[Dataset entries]
### config.mk
export PLATFORM = sky130hd
export DESIGN_NAME = rtype_core
export DESIGN_NICKNAME = d
export VERILOG_FILES = /design/src/rtl/rtype_pkg.sv /design/src/rtl/rtype_regfile.sv /design/src/rtl/rtype_core.sv
export SDC_FILE = /design/constraint.sdc
export NUM_CORES = 1
export LEC_CHECK = 0
export CAP_MARGIN = 40
export CELL_PAD_IN_SITES_DETAIL_PLACEMENT = 0
export CELL_PAD_IN_SITES_GLOBAL_PLACEMENT = 2
export CORE_ASPECT_RATIO = 2
export CORE_MARGIN = 4
export CORE_UTILIZATION = 40
export CTS_CLUSTER_SIZE = 28
export DETAILED_ROUTE_END_ITERATION = 10
export PLACE_DENSITY = 0.85
export SETUP_SLACK_MARGIN = 0.1
export SLEW_MARGIN = 20
export SYNTH_ARGS = -nofsm -noshare
export SYNTH_HDL_FRONTEND = slang
export SYNTH_HIERARCHICAL = 1
export SYNTH_SLANG_ARGS = --single-unit
### constraint.sdc
create_clock -name clk -period 3.9 [get_ports clk]
set_input_delay 0.78 -clock clk [delete_from_list [all_inputs] [get_ports clk]]
set_output_delay 0.78 -clock clk [all_outputs]
set_load 0.02 [all_outputs]
### src/rtl/rtype_pkg.sv
// Shared encodings for the R-type execution core: opcode/func constants,
// FSM state type and the legal-function decode helper.
package rtype_pkg;

    localparam logic [5:0] OPC_RTYPE = 6'd0;

    localparam logic [5:0] FN_ADD = 6'd32;
    localparam logic [5:0] FN_SUB = 6'd34;
    localparam logic [5:0] FN_AND = 6'd36;
    localparam logic [5:0] FN_OR  = 6'd37;
    localparam logic [5:0] FN_XOR = 6'd38;
    localparam logic [5:0] FN_SLT = 6'd42;

    typedef enum logic [2:0] {
        ST_IDLE,
        ST_DECODE,
        ST_EXEC,
        ST_WB,
        ST_ERR
    } state_t;

    function automatic logic func_legal(input logic [5:0] f);
        return (f == FN_ADD) || (f == FN_SUB) || (f == FN_AND) ||
               (f == FN_OR)  || (f == FN_XOR) || (f == FN_SLT);
    endfunction

endpackage

### src/rtl/rtype_regfile.sv
// Register file: one synchronous write port, two combinational operand reads
// and a combinational debug read. Register 0 is a constant zero.
module rtype_regfile
    import rtype_pkg::*;
#(
    parameter int DATA_W = 8,
    parameter int NREGS  = 32,
    localparam int AW    = $clog2(NREGS)
) (
    input  logic              clk,
    input  logic              rst_n,
    input  logic              we,
    input  logic [AW-1:0]     waddr,
    input  logic [DATA_W-1:0] wdata,
    input  logic [AW-1:0]     raddr_a,
    output logic [DATA_W-1:0] rdata_a,
    input  logic [AW-1:0]     raddr_b,
    output logic [DATA_W-1:0] rdata_b,
    input  logic [AW-1:0]     dbg_addr,
    output logic [DATA_W-1:0] dbg_rdata
);

    logic [DATA_W-1:0] mem [NREGS];

    assign mem[0] = '0;

    genvar gi;
    generate
        for (gi = 1; gi < NREGS; gi++) begin : g_reg
            logic [DATA_W-1:0] q_reg;
            always_ff @(posedge clk or negedge rst_n) begin
                if (!rst_n) begin
                    q_reg <= '0;
                end else if (we && (waddr == AW'(gi))) begin
                    q_reg <= wdata;
                end
            end
            assign mem[gi] = q_reg;
        end
    endgenerate

    assign rdata_a   = mem[raddr_a];
    assign rdata_b   = mem[raddr_b];
    assign dbg_rdata = mem[dbg_addr];

endmodule
--- config.mk ---
export PLATFORM = sky130hd
export DESIGN_NAME = muldiv_unit
export DESIGN_NICKNAME = d
export VERILOG_FILES = /design/src/rtl/muldiv_unit.sv
export SDC_FILE = /design/constraint.sdc
export NUM_CORES = 2
export LEC_CHECK = 0
export ABC_AREA = 1
export CORE_AREA = 2 2 333 335
export DETAILED_ROUTE_END_ITERATION = 6
export DIE_AREA = 0 0 335 337
export PLACE_DENSITY = 0.77
export RECOVER_POWER = 25
export SYNTH_ARGS = -nofsm -noshare
export SYNTH_HDL_FRONTEND = slang
export SYNTH_SLANG_ARGS = --single-unit
--- constraint.sdc ---
create_clock -name clk -period 28.3 [get_ports clk]
set_input_delay 2.83 -clock clk [delete_from_list [all_inputs] [get_ports clk]]
set_output_delay 2.83 -clock clk [all_outputs]
set_load 0.01 [all_outputs]
--- src/rtl/muldiv_unit.sv ---
// Multi-cycle MULT/MULTU/DIV/DIVU unit for the execute stage.
// Multiply is a registered product; divide is a restoring divider.
module muldiv_unit #(
    parameter int WIDTH      = 32,
    parameter int MUL_CYCLES = 2
) (
    input  logic             clk,
    input  logic             resetn,
    input  logic             in_valid,
    output logic             in_ready,
    input  logic [1:0]       op,
    input  logic [WIDTH-1:0] srca,
    input  logic [WIDTH-1:0] srcb,
    input  logic             flush,
    output logic             out_valid,
    input  logic             out_ready,
    output logic [WIDTH-1:0] hi,
    output logic [WIDTH-1:0] lo,
    output logic             busy
);

    typedef enum logic [1:0] {IDLE, MUL, DIV, DONE} state_t;

    localparam int CW = $clog2(WIDTH + 1);
    localparam logic [CW-1:0] MUL_LAST = CW'(MUL_CYCLES - 1);
    localparam logic [CW-1:0] DIV_LAST = CW'(WIDTH);

    state_t           state, state_d;
    logic [CW-1:0]    cnt;
    logic [1:0]       op_q;
    logic [WIDTH-1:0] a_q, b_q;
    logic [WIDTH-1:0] rem_q, quo_q, dvs_q;

    logic             accept;
    logic             in_sgn, q_sgn;
    logic [WIDTH-1:0] a_abs, b_abs;
    logic [WIDTH:0]   shifted, diff;
    logic [2*WIDTH-1:0] ext_a, ext_b, prod;
    logic [WIDTH-1:0] q_fix, r_fix;

    assign accept = in_valid & in_ready & ~flush;
    assign in_sgn = ~op[0];
    assign q_sgn  = ~op_q[0];

    // Operand magnitudes at accept; DIVU keeps raw operands
    always_comb begin
        a_abs = (in_sgn & srca[WIDTH-1]) ? -srca : srca;
        b_abs = (in_sgn & srcb[WIDTH-1]) ? -srcb : srcb;
    end

    // Restoring step, product and sign fix-up from latched operands
    always_comb begin
        shifted = {rem_q, quo_q[WIDTH-1]};
        diff    = shifted - {1'b0, dvs_q};
        ext_a   = {(q_sgn ? {WIDTH{a_q[WIDTH-1]}} : {WIDTH{1'b0}}), a_q};
        ext_b   = {(q_sgn ? {WIDTH{b_q[WIDTH-1]}} : {WIDTH{1'b0}}), b_q};
        prod    = ext_a * ext_b;
        q_fix   = quo_q;
        r_fix   = rem_q;
        if (b_q == '0) begin
            q_fix = '1;
            r_fix = a_q;
        end else if (q_sgn) begin
            if (a_q[WIDTH-1] ^ b_q[WIDTH-1]) q_fix = -quo_q;
            if (a_q[WIDTH-1])                r_fix = -rem_q;
        end
    end

    // State register
    always_ff @(posedge clk or negedge resetn) begin
        if (!resetn) state <= IDLE;
        else         state <= state_d;
    end

    // Next-state logic; flush wins in every state
    always_comb begin
        state_d = state;
        if (flush) begin
            state_d = IDLE;
        end else begin
            unique case (state)
                IDLE: if (accept) state_d = op[1] ? DIV : MUL;
                MUL:  if (cnt == MUL_LAST) state_d = DONE;
                DIV:  if (cnt == DIV_LAST) state_d = DONE;
                DONE: if (out_ready) state_d = IDLE;
                default: state_d = IDLE;
            endcase
        end
    end

    // Handshake outputs decode state directly
    always_comb begin
        in_ready = (state == IDLE);
        busy     = (state != IDLE);
    end

    // Datapath: operand latch, divider iteration, result registers
    always_ff @(posedge clk or negedge resetn) begin
        if (!resetn) begin
            cnt       <= '0;
            op_q      <= '0;
            a_q       <= '0;
            b_q       <= '0;
            rem_q     <= '0;
            quo_q     <= '0;
            dvs_q     <= '0;
            out_valid <= 1'b0;
            hi        <= '0;
            lo        <= '0;
        end else begin
            if (state == state_d && (state == MUL || state == DIV))
                cnt <= cnt + CW'(1);
            else
                cnt <= '0;
            if (accept) begin
                op_q  <= op;
                a_q   <= srca;
                b_q   <= srcb;
                rem_q <= '0;
                quo_q <= a_abs;
                dvs_q <= b_abs;
            end
            if (state == DIV && !flush && cnt != DIV_LAST) begin
                if (!diff[WIDTH]) begin
                    rem_q <= diff[WIDTH-1:0];
                    quo_q <= {quo_q[WIDTH-2:0], 1'b1};
                end else begin
                    rem_q <= shifted[WIDTH-1:0];
                    quo_q <= {quo_q[WIDTH-2:0], 1'b0};
                end
            end
            out_valid <= (state_d == DONE);
            if (state_d == DONE && state != DONE) begin
                if (op_q[1]) begin
                    hi <= r_fix;
                    lo <= q_fix;
                end else begin
                    {hi, lo} <= prod;
                end
            end
        end
    end

endmodule
File: src/rtl/memory_bus_controller.sv
// Memory bus controller: turns single-cycle read/write requests into held memory strobes with ack/timeout.
//
// state  | meaning
// IDLE   | waiting for rd_req / wr_req
// READ   | mem_re held, waiting for mem_ack
// WRITE  | mem_we held, waiting for mem_ack
// FINISH | done pulse (plus MMD after a read)
// FAULT  | err pulse after conflict or timeout
module memory_bus_controller
    import memory_bus_controller_pkg::*;
#(
    parameter int DATA_W  = DEF_DATA_W,
    parameter int ADDR_W  = DEF_ADDR_W,
    parameter int TIMEOUT = DEF_TIMEOUT
) (
    input  logic              clk,
    input  logic              rst,
    input  logic              rd_req,
    input  logic              wr_req,
    input  logic [ADDR_W-1:0] mar_in,
    input  logic [DATA_W-1:0] mdr_in,
    output logic [ADDR_W-1:0] mem_addr,
    output logic [DATA_W-1:0] mem_wdata,
    output logic              mem_re,
    output logic              mem_we,
    input  logic [DATA_W-1:0] mem_rdata,
    input  logic              mem_ack,
    output logic [DATA_W-1:0] M_bus,
    output logic              MMD,
    output logic              busy,
    output logic              done,
    output logic              err
);

    state_t              state_q;
    logic [ADDR_W-1:0]   addr_q;
    logic [DATA_W-1:0]   wdata_q;
    logic [DATA_W-1:0]   mbus_q;
    logic                re_q, we_q, mmd_q, busy_q, done_q, err_q;
    logic                cnt_clear, cnt_en, cnt_hit;

    assign cnt_clear = (state_q == ST_IDLE);
    assign cnt_en    = ((state_q == ST_READ) || (state_q == ST_WRITE)) && !mem_ack;

    access_timeout_counter #(.TIMEOUT(TIMEOUT)) u_timeout (
        .clk    (clk),
        .rst    (rst),
        .clear  (cnt_clear),
        .enable (cnt_en),
        .hit    (cnt_hit)
    );

    always_ff @(posedge clk) begin
        if (rst) begin
            state_q <= ST_IDLE;
            addr_q  <= '0;
            wdata_q <= '0;
            mbus_q  <= '0;
            re_q    <= 1'b0;
            we_q    <= 1'b0;
            mmd_q   <= 1'b0;
            busy_q  <= 1'b0;
            done_q  <= 1'b0;
            err_q   <= 1'b0;
        end else begin
            mmd_q  <= 1'b0;
            done_q <= 1'b0;
            err_q  <= 1'b0;
            case (state_q)
                ST_IDLE: begin
                    if (rd_req && wr_req) begin
                        state_q <= ST_FAULT;
                        err_q   <= 1'b1;
                    end else if (rd_req) begin
                        addr_q  <= mar_in;
                        re_q    <= 1'b1;
                        busy_q  <= 1'b1;
                        state_q <= ST_READ;
                    end else if (wr_req) begin
                        addr_q  <= mar_in;
                        wdata_q <= mdr_in;
                        we_q    <= 1'b1;
                        busy_q  <= 1'b1;
                        state_q <= ST_WRITE;
                    end
                end
                ST_READ, ST_WRITE: begin
                    // An ack in the timeout cycle still completes normally.
                    if (mem_ack) begin
                        if (state_q == ST_READ) begin
                            mbus_q <= mem_rdata;
                            mmd_q  <= 1'b1;
                        end
                        re_q    <= 1'b0;
                        we_q    <= 1'b0;
                        busy_q  <= 1'b0;
                        done_q  <= 1'b1;
                        state_q <= ST_FINISH;
                    end else if (cnt_hit) begin
                        re_q    <= 1'b0;
                        we_q    <= 1'b0;
                        busy_q  <= 1'b0;
                        err_q   <= 1'b1;
                        state_q <= ST_FAULT;
                    end
                end
                ST_FINISH, ST_FAULT: state_q <= ST_IDLE;
                default:             state_q <= ST_IDLE;
            endcase
        end
    end

    assign mem_addr  = addr_q;
    assign mem_wdata = wdata_q;
    assign mem_re    = re_q;
    assign mem_we    = we_q;
    assign M_bus     = mbus_q;
    assign MMD       = mmd_q;
    assign busy      = busy_q;
    assign done      = done_q;
    assign err       = err_q;

endmodule
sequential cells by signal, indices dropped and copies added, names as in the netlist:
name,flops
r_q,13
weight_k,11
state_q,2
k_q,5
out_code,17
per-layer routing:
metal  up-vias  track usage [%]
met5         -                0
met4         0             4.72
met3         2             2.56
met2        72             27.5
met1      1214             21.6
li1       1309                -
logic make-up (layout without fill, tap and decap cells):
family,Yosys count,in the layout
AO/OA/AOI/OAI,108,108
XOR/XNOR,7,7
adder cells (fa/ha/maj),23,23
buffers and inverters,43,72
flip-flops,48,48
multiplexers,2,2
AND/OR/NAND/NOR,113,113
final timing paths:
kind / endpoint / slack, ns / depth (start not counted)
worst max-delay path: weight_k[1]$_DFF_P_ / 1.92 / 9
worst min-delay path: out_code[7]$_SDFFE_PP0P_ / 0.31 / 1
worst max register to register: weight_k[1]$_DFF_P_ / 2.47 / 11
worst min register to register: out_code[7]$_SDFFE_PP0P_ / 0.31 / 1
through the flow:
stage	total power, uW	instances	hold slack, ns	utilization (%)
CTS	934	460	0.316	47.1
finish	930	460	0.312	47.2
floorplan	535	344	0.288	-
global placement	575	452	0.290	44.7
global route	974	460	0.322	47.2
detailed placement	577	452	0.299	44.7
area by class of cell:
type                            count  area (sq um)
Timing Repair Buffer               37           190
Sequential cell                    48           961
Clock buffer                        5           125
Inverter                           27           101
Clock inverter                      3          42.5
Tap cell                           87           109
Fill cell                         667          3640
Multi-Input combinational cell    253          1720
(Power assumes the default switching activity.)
<file path="src/rtl/quad_decoder.sv">
// Quadrature front end: synchronizes and glitch-filters A/B, then turns Gray-phase steps into Up/Down/Err pulses.
// Optional QD_ERR_CNT_EN adds Clr_Err and a saturating 8-bit Err_Cnt.
module quad_decoder #(
    parameter int FILT_LEN = 3,
    parameter int DEC_MODE = 4
) (
    input  logic       CLK,
    input  logic       RST,
    input  logic       EN,
    input  logic       A,
    input  logic       B,
`ifdef QD_ERR_CNT_EN
    input  logic       Clr_Err,
    output logic [7:0] Err_Cnt,
`endif
    output logic       Up,
    output logic       Down,
    output logic       Dir,
    output logic       Err,
    output logic [1:0] dbg_state
);

    typedef enum logic [1:0] {
        S00 = 2'b00,
        S01 = 2'b01,
        S10 = 2'b10,
        S11 = 2'b11
    } phase_t;

    localparam logic [3:0] CNT_LAST = 4'(FILT_LEN - 1);
    localparam bit         FULL_RES = (DEC_MODE != 1);

    // Bit 1 carries channel A, bit 0 carries channel B throughout.
    logic [1:0]      sync1;
    logic [1:0]      sync2;
    logic [1:0]      filt;
    logic [1:0][3:0] filt_cnt;

    phase_t state;
    phase_t fwd_next;
    phase_t rev_next;
    logic   step_fwd;
    logic   step_rev;
    logic   step_ill;
    logic   up_hit;
    logic   down_hit;

    always_ff @(posedge CLK or posedge RST) begin
        if (RST) begin
            sync1 <= 2'b00;
            sync2 <= 2'b00;
        end else begin
            sync1 <= {A, B};
            sync2 <= sync1;
        end
    end

    // A channel only moves after FILT_LEN consecutive samples disagree with it.
    always_ff @(posedge CLK or posedge RST) begin
        if (RST) begin
            filt     <= 2'b00;
            filt_cnt <= '0;
        end else begin
            for (int i = 0; i < 2; i++) begin
                if (sync2[i] == filt[i]) begin
                    filt_cnt[i] <= 4'd0;
                end else if (filt_cnt[i] == CNT_LAST) begin
                    filt[i]     <= sync2[i];
                    filt_cnt[i] <= 4'd0;
                end else begin
                    filt_cnt[i] <= filt_cnt[i] + 4'd1;
                end
            end
        end
    end

    always_comb begin
        fwd_next = S10;
        rev_next = S01;
        case (state)
            S00: begin fwd_next = S10; rev_next = S01; end
            S10: begin fwd_next = S11; rev_next = S00; end
            S11: begin fwd_next = S01; rev_next = S10; end
            S01: begin fwd_next = S00; rev_next = S11; end
            default: begin fwd_next = S10; rev_next = S01; end
        endcase
        step_fwd = (filt == fwd_next);
        step_rev = (filt == rev_next);
        step_ill = ((filt ^ state) == 2'b11);
        // Single resolution only reports the S00<->S10 edge of each cycle.
        up_hit   = step_fwd && (FULL_RES || state == S00);
        down_hit = step_rev && (FULL_RES || state == S10);
    end

    always_ff @(posedge CLK or posedge RST) begin
        if (RST) begin
            state <= S00;
            Up    <= 1'b0;
            Down  <= 1'b0;
            Err   <= 1'b0;
            Dir   <= 1'b0;
        end else begin
            state <= phase_t'(filt);
            Up    <= EN && up_hit;
            Down  <= EN && down_hit;
            Err   <= EN && step_ill;
            if (step_fwd) begin
                Dir <= 1'b1;
            end else if (step_rev) begin
                Dir <= 1'b0;
            end
        end
    end

`ifdef QD_ERR_CNT_EN
    always_ff @(posedge CLK or posedge RST) begin
        if (RST) begin
            Err_Cnt <= 8'd0;
        end else if (Clr_Err) begin
            Err_Cnt <= 8'd0;
        end else if (EN && step_ill && Err_Cnt != 8'hFF) begin
            Err_Cnt <= Err_Cnt + 8'd1;
        end
    end
`endif

    assign dbg_state = state;

endmodule
</file>
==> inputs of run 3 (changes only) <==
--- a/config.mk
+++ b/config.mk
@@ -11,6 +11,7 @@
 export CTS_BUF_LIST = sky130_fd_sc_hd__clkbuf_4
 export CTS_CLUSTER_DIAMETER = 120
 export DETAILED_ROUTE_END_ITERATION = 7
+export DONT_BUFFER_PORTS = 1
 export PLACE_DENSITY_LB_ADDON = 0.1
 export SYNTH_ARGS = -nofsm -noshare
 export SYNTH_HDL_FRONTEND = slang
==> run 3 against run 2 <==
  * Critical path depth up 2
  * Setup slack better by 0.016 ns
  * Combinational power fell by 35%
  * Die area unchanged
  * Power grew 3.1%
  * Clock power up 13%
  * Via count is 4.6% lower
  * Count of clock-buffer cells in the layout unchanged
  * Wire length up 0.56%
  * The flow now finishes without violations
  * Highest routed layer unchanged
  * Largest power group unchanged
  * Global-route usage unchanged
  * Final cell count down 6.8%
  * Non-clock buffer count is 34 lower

WHAT YOU SHOULD DO → Taking the lines above, repeat exactly those from the line that contains "worst max-delay path: weight_k[1]$_DFF_P_" through the line that contains "Multi-Input combinational cell", and both of those lines as well. Include nothing else.

ANSWER SECTION →
worst max-delay path: weight_k[1]$_DFF_P_ / 1.92 / 9
worst min-delay path: out_code[7]$_SDFFE_PP0P_ / 0.31 / 1
worst max register to register: weight_k[1]$_DFF_P_ / 2.47 / 11
worst min register to register: out_code[7]$_SDFFE_PP0P_ / 0.31 / 1
through the flow:
stage	total power, uW	instances	hold slack, ns	utilization (%)
CTS	934	460	0.316	47.1
finish	930	460	0.312	47.2
floorplan	535	344	0.288	-
global placement	575	452	0.290	44.7
global route	974	460	0.322	47.2
detailed placement	577	452	0.299	44.7
area by class of cell:
type                            count  area (sq um)
Timing Repair Buffer               37           190
Sequential cell                    48           961
Clock buffer                        5           125
Inverter                           27           101
Clock inverter                      3          42.5
Tap cell                           87           109
Fill cell                         667          3640
Multi-Input combinational cell    253          1720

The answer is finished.